Supplied material:
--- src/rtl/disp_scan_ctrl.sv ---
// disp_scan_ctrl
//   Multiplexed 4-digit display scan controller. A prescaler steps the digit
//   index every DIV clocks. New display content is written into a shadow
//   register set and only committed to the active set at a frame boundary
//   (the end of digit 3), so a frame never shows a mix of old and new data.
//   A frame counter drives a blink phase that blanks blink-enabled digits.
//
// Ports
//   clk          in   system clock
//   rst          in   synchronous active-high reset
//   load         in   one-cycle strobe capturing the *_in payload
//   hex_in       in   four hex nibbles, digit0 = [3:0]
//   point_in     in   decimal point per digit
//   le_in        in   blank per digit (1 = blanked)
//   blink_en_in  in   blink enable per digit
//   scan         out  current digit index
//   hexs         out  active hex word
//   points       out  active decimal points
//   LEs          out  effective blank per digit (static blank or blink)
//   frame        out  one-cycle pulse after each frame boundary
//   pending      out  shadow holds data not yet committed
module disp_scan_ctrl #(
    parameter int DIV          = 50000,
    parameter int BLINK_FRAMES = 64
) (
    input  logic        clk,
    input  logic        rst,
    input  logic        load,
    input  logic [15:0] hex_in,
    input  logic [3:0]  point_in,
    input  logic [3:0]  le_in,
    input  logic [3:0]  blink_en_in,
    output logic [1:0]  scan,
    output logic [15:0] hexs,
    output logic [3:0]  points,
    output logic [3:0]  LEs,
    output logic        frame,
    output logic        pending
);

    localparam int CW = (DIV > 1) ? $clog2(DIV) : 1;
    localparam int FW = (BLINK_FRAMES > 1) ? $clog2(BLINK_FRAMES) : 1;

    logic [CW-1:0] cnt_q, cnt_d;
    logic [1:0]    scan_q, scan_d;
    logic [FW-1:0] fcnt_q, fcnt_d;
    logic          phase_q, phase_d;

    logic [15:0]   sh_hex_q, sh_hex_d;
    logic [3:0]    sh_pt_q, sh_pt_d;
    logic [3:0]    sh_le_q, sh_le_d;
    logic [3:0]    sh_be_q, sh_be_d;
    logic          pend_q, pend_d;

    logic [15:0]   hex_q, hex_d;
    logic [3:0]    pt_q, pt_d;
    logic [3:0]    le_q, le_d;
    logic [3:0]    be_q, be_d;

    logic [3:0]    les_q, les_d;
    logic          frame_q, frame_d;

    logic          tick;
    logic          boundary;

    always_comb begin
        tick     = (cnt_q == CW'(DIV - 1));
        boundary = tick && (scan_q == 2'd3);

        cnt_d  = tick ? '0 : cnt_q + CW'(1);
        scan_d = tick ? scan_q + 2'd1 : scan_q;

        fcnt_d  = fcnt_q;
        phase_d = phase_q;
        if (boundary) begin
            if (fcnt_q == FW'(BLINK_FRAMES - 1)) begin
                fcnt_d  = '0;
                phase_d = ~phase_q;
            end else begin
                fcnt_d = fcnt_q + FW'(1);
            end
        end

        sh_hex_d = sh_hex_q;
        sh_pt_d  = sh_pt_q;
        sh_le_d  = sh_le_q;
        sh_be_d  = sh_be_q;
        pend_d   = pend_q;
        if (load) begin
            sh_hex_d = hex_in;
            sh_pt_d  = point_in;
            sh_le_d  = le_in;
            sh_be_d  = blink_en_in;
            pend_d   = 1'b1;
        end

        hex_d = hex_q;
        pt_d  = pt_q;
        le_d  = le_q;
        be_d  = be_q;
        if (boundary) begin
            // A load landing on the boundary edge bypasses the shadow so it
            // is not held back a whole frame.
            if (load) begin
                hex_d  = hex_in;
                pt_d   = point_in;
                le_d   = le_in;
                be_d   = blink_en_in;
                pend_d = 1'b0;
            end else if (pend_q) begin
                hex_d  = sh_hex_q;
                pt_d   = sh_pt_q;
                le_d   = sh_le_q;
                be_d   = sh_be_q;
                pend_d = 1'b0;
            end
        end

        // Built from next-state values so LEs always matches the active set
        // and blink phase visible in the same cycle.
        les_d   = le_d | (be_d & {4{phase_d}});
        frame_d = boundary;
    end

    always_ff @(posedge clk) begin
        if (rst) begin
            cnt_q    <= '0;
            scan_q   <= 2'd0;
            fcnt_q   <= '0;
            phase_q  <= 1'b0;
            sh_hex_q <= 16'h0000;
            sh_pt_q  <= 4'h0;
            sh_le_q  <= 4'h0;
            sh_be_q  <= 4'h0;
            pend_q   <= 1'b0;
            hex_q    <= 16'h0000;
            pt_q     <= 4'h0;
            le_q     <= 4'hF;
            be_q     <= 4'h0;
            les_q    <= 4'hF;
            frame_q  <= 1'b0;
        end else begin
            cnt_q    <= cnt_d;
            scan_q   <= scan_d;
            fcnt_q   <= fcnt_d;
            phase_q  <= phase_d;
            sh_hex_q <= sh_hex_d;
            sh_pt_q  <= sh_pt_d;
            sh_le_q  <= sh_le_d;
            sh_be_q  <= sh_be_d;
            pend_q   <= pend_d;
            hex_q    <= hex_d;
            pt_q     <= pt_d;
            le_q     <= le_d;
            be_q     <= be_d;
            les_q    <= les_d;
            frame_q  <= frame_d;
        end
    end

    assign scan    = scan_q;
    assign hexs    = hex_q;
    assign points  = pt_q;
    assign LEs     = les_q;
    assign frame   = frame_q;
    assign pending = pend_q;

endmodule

Task item: Wherever the string "data" occurs in the entries, copy that whole line.

Solution for this exercise:
//   (the end of digit 3), so a frame never shows a mix of old and new data.
//   pending      out  shadow holds data not yet committed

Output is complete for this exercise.